TASK GOAL → Every record must appear in the answer exactly as it stands.

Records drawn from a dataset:

**src/rtl/ssqa_pkg.sv**
```systemverilog
// rtl/ssqa_pkg.sv - shared scheduler constants, loader state encoding and helpers
package ssqa_pkg;

  localparam logic [3:0] SCHED_IDLE = 4'd0;
  localparam logic [3:0] SCHED_FIN  = 4'd10;

  typedef enum logic [2:0] {L_IDLE, L_RECV, L_WRITE, L_CKSUM, L_START} jload_state_t;

  // J words carried per stream byte
  function automatic int vpb(input int width);
    return 8 / width;
  endfunction

endpackage

```
**src/rtl/j_bram_loader_if.sv**
```systemverilog
// rtl/j_bram_loader_if.sv - byte stream in and coupling BRAM write port out
interface j_bram_loader_if #(
  parameter int WIDTH  = 4,
  parameter int ADDR_W = 20
);
  logic [7:0]        s_data;
  logic              s_valid;
  logic              s_ready;
  logic              ena;
  logic              wea;
  logic [ADDR_W-1:0] addra;
  logic [WIDTH-1:0]  dina;

  modport master (output s_data, s_valid, input s_ready, ena, wea, addra, dina);
  modport slave  (input s_data, s_valid, output s_ready, ena, wea, addra, dina);
endinterface

```
**src/rtl/j_unpacker.sv**
```systemverilog
// rtl/j_unpacker.sv - holds one stream byte and presents its WIDTH-bit slices low first
module j_unpacker
  import ssqa_pkg::*;
#(
  parameter int WIDTH = 4
) (
  input  logic             clk,
  input  logic             rst,
  input  logic             load,
  input  logic             advance,
  input  logic [7:0]       data,
  output logic [WIDTH-1:0] word,
  output logic             last
);
  localparam int VPB = vpb(WIDTH);
  localparam int K_W = (VPB > 1) ? $clog2(VPB) : 1;

  logic [7:0]     byte_q;
  logic [K_W-1:0] k;

  always_ff @(posedge clk or posedge rst) begin
    if (rst) begin
      byte_q <= '0;
      k      <= '0;
    end else if (load) begin
      byte_q <= data;
      k      <= '0;
    end else if (advance && !last) begin
      k <= k + K_W'(1);
    end
  end

  assign word = WIDTH'(byte_q >> (32'(k) * WIDTH));
  assign last = (k == K_W'(VPB - 1));
endmodule

```
**src/rtl/j_bram_loader.sv**
```systemverilog
// rtl/j_bram_loader.sv - streams J words into the coupling BRAM, then pulses comp_en
// Optional JLOAD_CKSUM_EN: checks a trailing 8-bit sum byte before starting the annealer.
module j_bram_loader
  import ssqa_pkg::*;
#(
  parameter int WIDTH  = 4,
  parameter int N      = 800,
  parameter int ADDR_W = 20
) (
  input  logic             clk,
  input  logic             rst_sys,
  input  logic             load_start,
  input  logic [3:0]       sched_state,
  j_bram_loader_if.slave   bus,
  output logic             comp_en,
  output logic             busy,
  output logic             done,
  output logic             err
);
  localparam int TOTAL = N * N;
  localparam logic [ADDR_W-1:0] LAST_ADDR = ADDR_W'(TOTAL - 1);

  jload_state_t      state, state_n;
  logic [ADDR_W-1:0] addr, addra_q;
  logic [WIDTH-1:0]  dina_q, word;
  logic              last_slice, start_ok, load_byte, wr;

  assign start_ok  = load_start && (sched_state == SCHED_IDLE || sched_state == SCHED_FIN);
  assign load_byte = (state == L_RECV) && bus.s_valid;

  j_unpacker #(.WIDTH(WIDTH)) u_unpack (
    .clk     (clk),
    .rst     (rst_sys),
    .load    (load_byte),
    .advance (wr),
    .data    (bus.s_data),
    .word    (word),
    .last    (last_slice)
  );

`ifdef JLOAD_CKSUM_EN
  logic [7:0] sum;
  logic       err_set;
`endif

  always_comb begin
    state_n     = state;
    bus.s_ready = 1'b0;
    wr          = 1'b0;
    comp_en     = 1'b0;
`ifdef JLOAD_CKSUM_EN
    err_set     = 1'b0;
`endif
    case (state)
      L_IDLE:  if (start_ok) state_n = L_RECV;
      L_RECV: begin
        bus.s_ready = 1'b1;
        if (bus.s_valid) state_n = L_WRITE;
      end
      L_WRITE: begin
        wr = 1'b1;
        // Terminal address wins over slice position: leftover slices are dropped
        if (addr == LAST_ADDR)
`ifdef JLOAD_CKSUM_EN
          state_n = L_CKSUM;
`else
          state_n = L_START;
`endif
        else if (last_slice)
          state_n = L_RECV;
      end
`ifdef JLOAD_CKSUM_EN
      L_CKSUM: begin
        bus.s_ready = 1'b1;
        if (bus.s_valid) begin
          if (bus.s_data == sum) begin
            state_n = L_START;
          end else begin
            err_set = 1'b1;
            state_n = L_IDLE;
          end
        end
      end
`endif
      L_START: begin
        comp_en = 1'b1;
        state_n = L_IDLE;
      end
      default: state_n = L_IDLE;
    endcase
  end

  always_ff @(posedge clk or posedge rst_sys) begin
    if (rst_sys) begin
      state   <= L_IDLE;
      addr    <= '0;
      addra_q <= '0;
      dina_q  <= '0;
      done    <= 1'b0;
    end else begin
      state <= state_n;
      if (state == L_IDLE && start_ok) begin
        addr <= '0;
        done <= 1'b0;
      end
      if (wr) begin
        addr    <= addr + ADDR_W'(1);
        addra_q <= addr;
        dina_q  <= word;
      end
      if (comp_en) done <= 1'b1;
    end
  end

`ifdef JLOAD_CKSUM_EN
  always_ff @(posedge clk or posedge rst_sys) begin
    if (rst_sys) begin
      sum <= '0;
      err <= 1'b0;
    end else if (state == L_IDLE && start_ok) begin
      sum <= '0;
      err <= 1'b0;
    end else begin
      if (load_byte) sum <= sum + bus.s_data;
      if (err_set)   err <= 1'b1;
    end
  end
`else
  assign err = 1'b0;
`endif

  // Write port shows the live word while writing and holds the last write otherwise
  assign bus.ena   = wr;
  assign bus.wea   = wr;
  assign bus.addra = wr ? addr : addra_q;
  assign bus.dina  = wr ? word : dina_q;
  assign busy      = (state != L_IDLE);
endmodule

```
**src/flat_wrapper.sv**
```systemverilog
// flat-port wrapper written by rule: the top's interface ports become plain ports
module j_bram_loader_flat import ssqa_pkg::*;
#(
  parameter int WIDTH  = 4,
  parameter int N      = 800,
  parameter int ADDR_W = 20
)
  (clk, rst_sys, load_start, sched_state, comp_en, busy, done, err, bus_s_data, bus_s_valid, bus_s_ready, bus_ena, bus_wea, bus_addra, bus_dina);
  j_bram_loader_if #(.WIDTH(WIDTH), .ADDR_W(ADDR_W)) bus_i ();
  input  logic clk;
  input  logic rst_sys;
  input  logic load_start;
  input  logic [3:0] sched_state;
  output logic comp_en;
  output logic busy;
  output logic done;
  output logic err;
  input wire logic [$bits(bus_i.s_data)-1:0] bus_s_data;
  input wire logic [$bits(bus_i.s_valid)-1:0] bus_s_valid;
  output wire logic [$bits(bus_i.s_ready)-1:0] bus_s_ready;
  output wire logic [$bits(bus_i.ena)-1:0] bus_ena;
  output wire logic [$bits(bus_i.wea)-1:0] bus_wea;
  output wire logic [$bits(bus_i.addra)-1:0] bus_addra;
  output wire logic [$bits(bus_i.dina)-1:0] bus_dina;
  assign bus_i.s_data = bus_s_data;
  assign bus_i.s_valid = bus_s_valid;
  assign bus_s_ready = bus_i.s_ready;
  assign bus_ena = bus_i.ena;
  assign bus_wea = bus_i.wea;
  assign bus_addra = bus_i.addra;
  assign bus_dina = bus_i.dina;
  j_bram_loader #(.WIDTH(WIDTH), .N(N), .ADDR_W(ADDR_W)) u_core (.clk(clk), .rst_sys(rst_sys), .load_start(load_start), .sched_state(sched_state), .bus(bus_i), .comp_en(comp_en), .busy(busy), .done(done), .err(err));
endmodule
```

ANSWER SPACE →
**src/rtl/ssqa_pkg.sv**
```systemverilog
// rtl/ssqa_pkg.sv - shared scheduler constants, loader state encoding and helpers
package ssqa_pkg;

  localparam logic [3:0] SCHED_IDLE = 4'd0;
  localparam logic [3:0] SCHED_FIN  = 4'd10;

  typedef enum logic [2:0] {L_IDLE, L_RECV, L_WRITE, L_CKSUM, L_START} jload_state_t;

  // J words carried per stream byte
  function automatic int vpb(input int width);
    return 8 / width;
  endfunction

endpackage

```
**src/rtl/j_bram_loader_if.sv**
```systemverilog
// rtl/j_bram_loader_if.sv - byte stream in and coupling BRAM write port out
interface j_bram_loader_if #(
  parameter int WIDTH  = 4,
  parameter int ADDR_W = 20
);
  logic [7:0]        s_data;
  logic              s_valid;
  logic              s_ready;
  logic              ena;
  logic              wea;
  logic [ADDR_W-1:0] addra;
  logic [WIDTH-1:0]  dina;

  modport master (output s_data, s_valid, input s_ready, ena, wea, addra, dina);
  modport slave  (input s_data, s_valid, output s_ready, ena, wea, addra, dina);
endinterface

```
**src/rtl/j_unpacker.sv**
```systemverilog
// rtl/j_unpacker.sv - holds one stream byte and presents its WIDTH-bit slices low first
module j_unpacker
  import ssqa_pkg::*;
#(
  parameter int WIDTH = 4
) (
  input  logic             clk,
  input  logic             rst,
  input  logic             load,
  input  logic             advance,
  input  logic [7:0]       data,
  output logic [WIDTH-1:0] word,
  output logic             last
);
  localparam int VPB = vpb(WIDTH);
  localparam int K_W = (VPB > 1) ? $clog2(VPB) : 1;

  logic [7:0]     byte_q;
  logic [K_W-1:0] k;

  always_ff @(posedge clk or posedge rst) begin
    if (rst) begin
      byte_q <= '0;
      k      <= '0;
    end else if (load) begin
      byte_q <= data;
      k      <= '0;
    end else if (advance && !last) begin
      k <= k + K_W'(1);
    end
  end

  assign word = WIDTH'(byte_q >> (32'(k) * WIDTH));
  assign last = (k == K_W'(VPB - 1));
endmodule

```
**src/rtl/j_bram_loader.sv**
```systemverilog
// rtl/j_bram_loader.sv - streams J words into the coupling BRAM, then pulses comp_en
// Optional JLOAD_CKSUM_EN: checks a trailing 8-bit sum byte before starting the annealer.
module j_bram_loader
  import ssqa_pkg::*;
#(
  parameter int WIDTH  = 4,
  parameter int N      = 800,
  parameter int ADDR_W = 20
) (
  input  logic             clk,
  input  logic             rst_sys,
  input  logic             load_start,
  input  logic [3:0]       sched_state,
  j_bram_loader_if.slave   bus,
  output logic             comp_en,
  output logic             busy,
  output logic             done,
  output logic             err
);
  localparam int TOTAL = N * N;
  localparam logic [ADDR_W-1:0] LAST_ADDR = ADDR_W'(TOTAL - 1);

  jload_state_t      state, state_n;
  logic [ADDR_W-1:0] addr, addra_q;
  logic [WIDTH-1:0]  dina_q, word;
  logic              last_slice, start_ok, load_byte, wr;

  assign start_ok  = load_start && (sched_state == SCHED_IDLE || sched_state == SCHED_FIN);
  assign load_byte = (state == L_RECV) && bus.s_valid;

  j_unpacker #(.WIDTH(WIDTH)) u_unpack (
    .clk     (clk),
    .rst     (rst_sys),
    .load    (load_byte),
    .advance (wr),
    .data    (bus.s_data),
    .word    (word),
    .last    (last_slice)
  );

`ifdef JLOAD_CKSUM_EN
  logic [7:0] sum;
  logic       err_set;
`endif

  always_comb begin
    state_n     = state;
    bus.s_ready = 1'b0;
    wr          = 1'b0;
    comp_en     = 1'b0;
`ifdef JLOAD_CKSUM_EN
    err_set     = 1'b0;
`endif
    case (state)
      L_IDLE:  if (start_ok) state_n = L_RECV;
      L_RECV: begin
        bus.s_ready = 1'b1;
        if (bus.s_valid) state_n = L_WRITE;
      end
      L_WRITE: begin
        wr = 1'b1;
        // Terminal address wins over slice position: leftover slices are dropped
        if (addr == LAST_ADDR)
`ifdef JLOAD_CKSUM_EN
          state_n = L_CKSUM;
`else
          state_n = L_START;
`endif
        else if (last_slice)
          state_n = L_RECV;
      end
`ifdef JLOAD_CKSUM_EN
      L_CKSUM: begin
        bus.s_ready = 1'b1;
        if (bus.s_valid) begin
          if (bus.s_data == sum) begin
            state_n = L_START;
          end else begin
            err_set = 1'b1;
            state_n = L_IDLE;
          end
        end
      end
`endif
      L_START: begin
        comp_en = 1'b1;
        state_n = L_IDLE;
      end
      default: state_n = L_IDLE;
    endcase
  end

  always_ff @(posedge clk or posedge rst_sys) begin
    if (rst_sys) begin
      state   <= L_IDLE;
      addr    <= '0;
      addra_q <= '0;
      dina_q  <= '0;
      done    <= 1'b0;
    end else begin
      state <= state_n;
      if (state == L_IDLE && start_ok) begin
        addr <= '0;
        done <= 1'b0;
      end
      if (wr) begin
        addr    <= addr + ADDR_W'(1);
        addra_q <= addr;
        dina_q  <= word;
      end
      if (comp_en) done <= 1'b1;
    end
  end

`ifdef JLOAD_CKSUM_EN
  always_ff @(posedge clk or posedge rst_sys) begin
    if (rst_sys) begin
      sum <= '0;
      err <= 1'b0;
    end else if (state == L_IDLE && start_ok) begin
      sum <= '0;
      err <= 1'b0;
    end else begin
      if (load_byte) sum <= sum + bus.s_data;
      if (err_set)   err <= 1'b1;
    end
  end
`else
  assign err = 1'b0;
`endif

  // Write port shows the live word while writing and holds the last write otherwise
  assign bus.ena   = wr;
  assign bus.wea   = wr;
  assign bus.addra = wr ? addr : addra_q;
  assign bus.dina  = wr ? word : dina_q;
  assign busy      = (state != L_IDLE);
endmodule

```
**src/flat_wrapper.sv**
```systemverilog
// flat-port wrapper written by rule: the top's interface ports become plain ports
module j_bram_loader_flat import ssqa_pkg::*;
#(
  parameter int WIDTH  = 4,
  parameter int N      = 800,
  parameter int ADDR_W = 20
)
  (clk, rst_sys, load_start, sched_state, comp_en, busy, done, err, bus_s_data, bus_s_valid, bus_s_ready, bus_ena, bus_wea, bus_addra, bus_dina);
  j_bram_loader_if #(.WIDTH(WIDTH), .ADDR_W(ADDR_W)) bus_i ();
  input  logic clk;
  input  logic rst_sys;
  input  logic load_start;
  input  logic [3:0] sched_state;
  output logic comp_en;
  output logic busy;
  output logic done;
  output logic err;
  input wire logic [$bits(bus_i.s_data)-1:0] bus_s_data;
  input wire logic [$bits(bus_i.s_valid)-1:0] bus_s_valid;
  output wire logic [$bits(bus_i.s_ready)-1:0] bus_s_ready;
  output wire logic [$bits(bus_i.ena)-1:0] bus_ena;
  output wire logic [$bits(bus_i.wea)-1:0] bus_wea;
  output wire logic [$bits(bus_i.addra)-1:0] bus_addra;
  output wire logic [$bits(bus_i.dina)-1:0] bus_dina;
  assign bus_i.s_data = bus_s_data;
  assign bus_i.s_valid = bus_s_valid;
  assign bus_s_ready = bus_i.s_ready;
  assign bus_ena = bus_i.ena;
  assign bus_wea = bus_i.wea;
  assign bus_addra = bus_i.addra;
  assign bus_dina = bus_i.dina;
  j_bram_loader #(.WIDTH(WIDTH), .N(N), .ADDR_W(ADDR_W)) u_core (.clk(clk), .rst_sys(rst_sys), .load_start(load_start), .sched_state(sched_state), .bus(bus_i), .comp_en(comp_en), .busy(busy), .done(done), .err(err));
endmodule
```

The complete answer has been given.